→ **Work instruction**: Copy each line of the data below with the word "default".

→ **Given data**:
$ cat src/hdl/hbp_prio.sv
// finds the highest-priority enabled pending source, index 0 highest
module hbp_prio #(
  parameter int N = 8,
  parameter int IW = 3
) (
  input wire logic [N-1:0] req,
  input wire logic [N-1:0] us,
  output logic any,
  output logic [IW-1:0] idx,
  output logic blocked
);

  always_comb begin
    logic us_seen;
    us_seen = 1'b0;
    any = 1'b0;
    idx = '0;
    blocked = 1'b0;
    for (int i = 0; i < N; i++) begin
      if (!any) begin
        us_seen = us_seen | us[i];
        if (req[i]) begin
          any = 1'b1;
          idx = IW'(i);
          blocked = us_seen;
        end
      end
    end
  end

endmodule

$ cat src/hdl/hbp_host_port.sv
// host bus port: slave registers, dma master cycles, interrupt chain
// Operation
// - reset gives idle state; first selected write loads bus config reg
// - address strobe seen up to config write selects multiplexed bus
// - bus and dma logic run on the system clock
// - address/data bus serves slave register cycles and master cycles
// - unit select ignored while interrupt acknowledge is low
// - select latched at address strobe rise, else at strobe fall
// - read strobe output as master; master read data taken at its rise
// - slave read data driven after strobe falls, held past its rise
// - write strobe output as master; slave write taken at its rise
// - master write data valid before strobe falls until after it rises
// - master drives byte/word high for byte, low for word
// - slave size from address line at strobe rise or config bit
// - handshake pin input as master, output as slave, style at config
// - wait style: master waits while low; low until ack ready only
// - ack style: master waits for low; low for accesses, totem pole
// - request only with chain in high and an unblocked pending source
// - request pin totem pole or open drain under software control
// - config field picks status, single or double pulse acknowledge
// - acknowledge with chain in high and request: hold chain out low
// - chain out low for chain in low, under service, or requesting during acknowledge
//
// The register offsets and the plain strobed port are this design's own decisions.
module hbp_host_port
  import hbp_pkg::*;
#(
  parameter int NSRC = 8,
  parameter int IDX_W = 3
) (
  input wire logic sys_clk,
  input wire logic arst_n,
  input wire logic [AD_W-1:0] addr_data_in,
  output logic [AD_W-1:0] addr_data_out,
  output logic addr_data_oe_n,
  input wire logic addr_strobe_n,
  input wire logic data_strobe_n,
  input wire logic cs_n,
  input wire logic rd_n_in,
  output logic rd_n_out,
  output logic rd_n_oe_n,
  input wire logic wr_n_in,
  output logic wr_n_out,
  output logic wr_n_oe_n,
  output logic byte_word_out,
  output logic byte_word_oe_n,
  input wire logic wait_ack_in,
  output logic wait_ack_out,
  output logic wait_ack_oe_n,
  input wire logic hs_style_sel,
  output logic irq_req_n,
  output logic irq_req_oe_n,
  input wire logic irq_ack_n,
  input wire logic irq_chain_in,
  output logic irq_chain_out,
  input wire logic [NSRC-1:0] irq_events,
  output logic [AD_W-1:0] ext_addr,
  output logic [AD_W-1:0] ext_wdata,
  output logic ext_wr,
  output logic ext_rd,
  output logic ext_byte,
  input wire logic [AD_W-1:0] ext_rdata,
  input wire logic mst_grant,
  input wire logic mst_req,
  input wire logic mst_write,
  input wire logic mst_byte,
  input wire logic [AD_W-1:0] mst_addr,
  input wire logic [AD_W-1:0] mst_wdata,
  output logic [AD_W-1:0] mst_rdata,
  output logic mst_done,
  output logic mst_busy
);

  // ------------------------------------------------------------
  // pin synchronisers and edges
  // ------------------------------------------------------------
  logic [AD_W+8:0] syn;
  logic [AD_W-1:0] ad_s;
  logic as_s, ds_s, cs_s, rd_s, wr_s, iack_s, iei_s, sel_s, wait_s;
  logic as_p, ds_p, rd_p, wr_p, iack_p;

  hbp_sync #(.W(AD_W + 9), .RST({{AD_W{1'b0}}, 9'h1f9})) u_sync (
    .sys_clk(sys_clk),
    .arst_n(arst_n),
    .d({addr_data_in, addr_strobe_n, data_strobe_n, cs_n, rd_n_in,
        wr_n_in, irq_ack_n, irq_chain_in, hs_style_sel, wait_ack_in}),
    .q(syn)
  );

  assign {ad_s, as_s, ds_s, cs_s, rd_s, wr_s, iack_s, iei_s, sel_s,
          wait_s} = syn;

  always_ff @(posedge sys_clk or negedge arst_n) begin
    if (!arst_n) begin
      as_p <= 1'b1;
      ds_p <= 1'b1;
      rd_p <= 1'b1;
      wr_p <= 1'b1;
      iack_p <= 1'b1;
    end else begin
      as_p <= as_s;
      ds_p <= ds_s;
      rd_p <= rd_s;
      wr_p <= wr_s;
      iack_p <= iack_s;
    end
  end

  hbp_mst_e m_state, m_next;
  logic own;
  logic as_rise, as_fall, ds_fall, rd_fall, rd_rise, wr_fall, wr_rise;
  logic iack_fall, iack_rise;

  assign own = (m_state != M_IDLE);
  assign as_rise = as_s & ~as_p;
  assign as_fall = ~as_s & as_p;
  assign ds_fall = ~ds_s & ds_p;
  assign rd_fall = ~rd_s & rd_p & ~own;
  assign rd_rise = rd_s & ~rd_p & ~own;
  assign wr_fall = ~wr_s & wr_p & ~own;
  assign wr_rise = wr_s & ~wr_p & ~own;
  assign iack_fall = ~iack_s & iack_p;
  assign iack_rise = iack_s & ~iack_p;

  // ------------------------------------------------------------
  // bus mode, select and address latch
  // ------------------------------------------------------------
  logic mux_q, cfg_done_q, style_q, cs_lat_q, byte_q;
  logic [AD_W-1:0] addr_q, bcr_q;
  logic cs_eff, sel_now, byte_eff;

  assign cs_eff = cs_s | ~iack_s;
  assign sel_now = mux_q ? ~cs_lat_q : ~cs_eff;
  assign byte_eff = mux_q ? byte_q : bcr_q[BCR_BYTE];

  always_ff @(posedge sys_clk or negedge arst_n) begin
    if (!arst_n) begin
      mux_q <= 1'b0;
      cs_lat_q <= 1'b1;
      addr_q <= '0;
      byte_q <= 1'b0;
    end else begin
      if (!cfg_done_q && as_fall) begin
        mux_q <= 1'b1;
      end
      if (mux_q && as_rise) begin
        cs_lat_q <= cs_eff;
      end else if (!mux_q && (ds_fall || rd_fall || wr_fall)) begin
        cs_lat_q <= cs_eff;
      end
      if (as_rise) begin
        addr_q <= ad_s;
        byte_q <= ad_s[BYTE_BIT];
      end
    end
  end

  function automatic logic is_local(input logic [AD_W-1:0] a);
    return (a[AD_W-1:REG_IDX_W] == '0) && (a[REG_IDX_W-1:0] <= A_STAT);
  endfunction

  // ------------------------------------------------------------
  // slave cycles
  // ------------------------------------------------------------
  logic rd_act_q, wr_act_q, rdp_q, slv_rd_start, wr_commit, loc;

  assign loc = is_local(addr_q);
  assign slv_rd_start = rd_fall & sel_now;
  assign wr_commit = wr_rise & wr_act_q;

  always_ff @(posedge sys_clk or negedge arst_n) begin
    if (!arst_n) begin
      rd_act_q <= 1'b0;
      wr_act_q <= 1'b0;
      rdp_q <= 1'b0;
    end else begin
      rdp_q <= slv_rd_start;
      if (slv_rd_start) begin
        rd_act_q <= 1'b1;
      end else if (rd_rise) begin
        rd_act_q <= 1'b0;
      end
      if (wr_fall && sel_now) begin
        wr_act_q <= 1'b1;
      end else if (wr_rise) begin
        wr_act_q <= 1'b0;
      end
    end
  end

  always_ff @(posedge sys_clk or negedge arst_n) begin
    if (!arst_n) begin
      ext_addr <= '0;
      ext_wdata <= '0;
      ext_wr <= 1'b0;
      ext_rd <= 1'b0;
      ext_byte <= 1'b0;
    end else begin
      ext_addr <= addr_q;
      ext_wdata <= ad_s;
      ext_byte <= byte_eff;
      ext_wr <= wr_commit & cfg_done_q & ~loc;
      ext_rd <= slv_rd_start & ~loc;
    end
  end

  // ------------------------------------------------------------
  // local registers
  // ------------------------------------------------------------
  logic [NSRC-1:0] pend_q, en_q, us_q, pend_clr, us_clr, us_set;
  logic [AD_W-1:0] vec_q;
  logic loc_wr;

  assign loc_wr = wr_commit & cfg_done_q & loc;
  assign pend_clr = (loc_wr && addr_q[REG_IDX_W-1:0] == A_PEND) ?
                    ad_s[NSRC-1:0] : '0;
  assign us_clr = (loc_wr && addr_q[REG_IDX_W-1:0] == A_US) ?
                  ad_s[NSRC-1:0] : '0;

  always_ff @(posedge sys_clk or negedge arst_n) begin
    if (!arst_n) begin
      bcr_q <= BCR_RST;
      style_q <= 1'b1;
      cfg_done_q <= 1'b0;
    end else if (wr_commit) begin
      if (!cfg_done_q) begin
        bcr_q <= ad_s;
        style_q <= sel_s;
        cfg_done_q <= 1'b1;
      end else if (loc && addr_q[REG_IDX_W-1:0] == A_BCR) begin
        bcr_q <= ad_s;
      end
    end
  end

  always_ff @(posedge sys_clk or negedge arst_n) begin
    if (!arst_n) begin
      en_q <= '0;
      vec_q <= VEC_RST;
    end else if (loc_wr) begin
      if (addr_q[REG_IDX_W-1:0] == A_EN) begin
        en_q <= ad_s[NSRC-1:0];
      end else if (addr_q[REG_IDX_W-1:0] == A_VEC) begin
        vec_q <= ad_s;
      end
    end
  end

  always_ff @(posedge sys_clk or negedge arst_n) begin
    if (!arst_n) begin
      pend_q <= '0;
      us_q <= '0;
    end else begin
      pend_q <= (pend_q & ~pend_clr) | irq_events;
      us_q <= (us_q & ~us_clr) | us_set;
    end
  end

  // ------------------------------------------------------------
  // interrupt request and acknowledge
  // ------------------------------------------------------------
  logic p_any, p_blk, intr_ok, ack_start, ack_end, iack_ready;
  logic [IDX_W-1:0] p_idx, resp_idx_q;
  logic ack_cyc_q, arm_q, req_seen_q, respond_q, irq_q;
  logic [CNT_W-1:0] cnt_q;
  hbp_ack_e ack_mode;

  hbp_prio #(.N(NSRC), .IW(IDX_W)) u_prio (
    .req(pend_q & en_q),
    .us(us_q),
    .any(p_any),
    .idx(p_idx),
    .blocked(p_blk)
  );

  assign intr_ok = p_any & ~p_blk;
  assign ack_mode = hbp_ack_e'(bcr_q[BCR_ACK_HI:BCR_ACK_LO]);
  assign iack_ready = (cnt_q == CNT_W'(IACK_READY_CYC));
  assign us_set = (ack_start && iei_s && intr_ok) ?
                  NSRC'(1) << p_idx : '0;

  always_comb begin
    case (ack_mode)
      ACK_PULSE: begin
        ack_start = iack_fall;
        ack_end = iack_rise;
      end
      ACK_DOUBLE: begin
        ack_start = iack_fall & arm_q;
        ack_end = iack_rise;
      end
      default: begin
        ack_start = ~ack_cyc_q & ~iack_s & (as_fall | ds_fall | rd_fall);
        ack_end = iack_s;
      end
    endcase
  end

  always_ff @(posedge sys_clk or negedge arst_n) begin
    if (!arst_n) begin
      ack_cyc_q <= 1'b0;
      arm_q <= 1'b0;
      req_seen_q <= 1'b0;
      respond_q <= 1'b0;
      resp_idx_q <= '0;
      cnt_q <= '0;
    end else if (ack_start) begin
      ack_cyc_q <= 1'b1;
      req_seen_q <= irq_q;
      respond_q <= iei_s & intr_ok;
      resp_idx_q <= p_idx;
      cnt_q <= '0;
    end else if (ack_cyc_q && ack_end) begin
      ack_cyc_q <= 1'b0;
      arm_q <= 1'b0;
      req_seen_q <= 1'b0;
      respond_q <= 1'b0;
    end else begin
      if (ack_mode == ACK_DOUBLE && iack_rise && !ack_cyc_q) begin
        arm_q <= 1'b1;
      end
      if (ack_cyc_q && !iack_ready) begin
        cnt_q <= cnt_q + CNT_W'(1);
      end
    end
  end

  always_ff @(posedge sys_clk or negedge arst_n) begin
    if (!arst_n) begin
      irq_q <= 1'b0;
      irq_req_n <= 1'b1;
      irq_req_oe_n <= 1'b0;
      irq_chain_out <= 1'b0;
    end else begin
      irq_q <= iei_s & intr_ok & ~ack_cyc_q;
      irq_req_n <= bcr_q[BCR_IRQ_OD] ? 1'b0 : ~irq_q;
      irq_req_oe_n <= bcr_q[BCR_IRQ_OD] ? ~irq_q : 1'b0;
      irq_chain_out <= iei_s & ~(|us_q) &
        ~(ack_cyc_q & (irq_q | req_seen_q | respond_q));
    end
  end

  // ------------------------------------------------------------
  // master cycles
  // ------------------------------------------------------------
  logic done_ok, slave_busy;
  logic [1:0] stb_q;

  assign done_ok = style_q ? wait_s : ~wait_s;
  assign slave_busy = rd_act_q | wr_act_q | ack_cyc_q;
  assign mst_busy = own;

  // strobe age, lets the synchronised handshake catch up
  always_ff @(posedge sys_clk or negedge arst_n) begin
    if (!arst_n) begin
      stb_q <= '0;
    end else if (m_state != M_STRB) begin
      stb_q <= '0;
    end else if (stb_q != 2'(SYNC_LAT)) begin
      stb_q <= stb_q + 2'(1);
    end
  end

  always_comb begin
    m_next = m_state;
    case (m_state)
      M_IDLE: begin
        if (mst_req && mst_grant && cfg_done_q && !slave_busy) begin
          m_next = M_ADDR;
        end
      end
      M_ADDR: m_next = M_SETUP;
      M_SETUP: m_next = M_STRB;
      M_STRB: begin
        if (done_ok && stb_q == 2'(SYNC_LAT)) begin
          m_next = M_HOLD;
        end
      end
      default: m_next = M_IDLE;
    endcase
  end

  always_ff @(posedge sys_clk or negedge arst_n) begin
    if (!arst_n) begin
      m_state <= M_IDLE;
      mst_done <= 1'b0;
      mst_rdata <= '0;
    end else begin
      m_state <= m_next;
      mst_done <= (m_state == M_HOLD);
      if (m_state == M_HOLD && !mst_write) begin
        mst_rdata <= ad_s;
      end
    end
  end

  always_ff @(posedge sys_clk or negedge arst_n) begin
    if (!arst_n) begin
      rd_n_out <= 1'b1;
      wr_n_out <= 1'b1;
      rd_n_oe_n <= 1'b1;
      wr_n_oe_n <= 1'b1;
      byte_word_out <= 1'b0;
      byte_word_oe_n <= 1'b1;
    end else begin
      rd_n_out <= ~(m_next == M_STRB && !mst_write);
      wr_n_out <= ~(m_next == M_STRB && mst_write);
      rd_n_oe_n <= (m_next == M_IDLE);
      wr_n_oe_n <= (m_next == M_IDLE);
      byte_word_out <= mst_byte;
      byte_word_oe_n <= (m_next == M_IDLE);
    end
  end

  // ------------------------------------------------------------
  // address/data and handshake drive
  // ------------------------------------------------------------
  logic [AD_W-1:0] ad_d, loc_rdata;
  logic ad_oe_n_d;

  always_comb begin
    case (addr_q[REG_IDX_W-1:0])
      A_BCR: loc_rdata = bcr_q;
      A_PEND: loc_rdata = AD_W'(pend_q);
      A_EN: loc_rdata = AD_W'(en_q);
      A_US: loc_rdata = AD_W'(us_q);
      A_VEC: loc_rdata = vec_q;
      A_STAT: loc_rdata = AD_W'({own, style_q, mux_q, cfg_done_q});
      default: loc_rdata = '0;
    endcase
  end

  always_comb begin
    ad_d = addr_data_out;
    ad_oe_n_d = 1'b1;
    if (m_next == M_ADDR) begin
      ad_d = mst_addr;
      ad_oe_n_d = 1'b0;
    end else if (m_next != M_IDLE) begin
      if (mst_write) begin
        ad_d = mst_wdata;
        ad_oe_n_d = 1'b0;
      end
    end else if (ack_cyc_q && respond_q && iack_ready) begin
      ad_d = {vec_q[AD_W-1:IDX_W], resp_idx_q};
      ad_oe_n_d = 1'b0;
    end else if (rd_act_q) begin
      if (rdp_q) begin
        ad_d = loc ? loc_rdata : ext_rdata;
      end
      ad_oe_n_d = 1'b0;
    end
  end

  always_ff @(posedge sys_clk or negedge arst_n) begin
    if (!arst_n) begin
      addr_data_out <= '0;
      addr_data_oe_n <= 1'b1;
      wait_ack_out <= 1'b1;
      wait_ack_oe_n <= 1'b1;
    end else begin
      addr_data_out <= ad_d;
      addr_data_oe_n <= ad_oe_n_d;
      if (own) begin
        wait_ack_out <= 1'b1;
        wait_ack_oe_n <= 1'b1;
      end else if (style_q) begin
        wait_ack_out <= iack_ready;
        wait_ack_oe_n <= ~(ack_cyc_q & respond_q);
      end else begin
        wait_ack_out <= ~(rd_act_q | wr_act_q |
                          (ack_cyc_q & respond_q & iack_ready));
        wait_ack_oe_n <= ~slave_busy;
      end
    end
  end

endmodule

→ **Solved problem**:
      default: begin
      default: m_next = M_IDLE;
      default: loc_rdata = '0;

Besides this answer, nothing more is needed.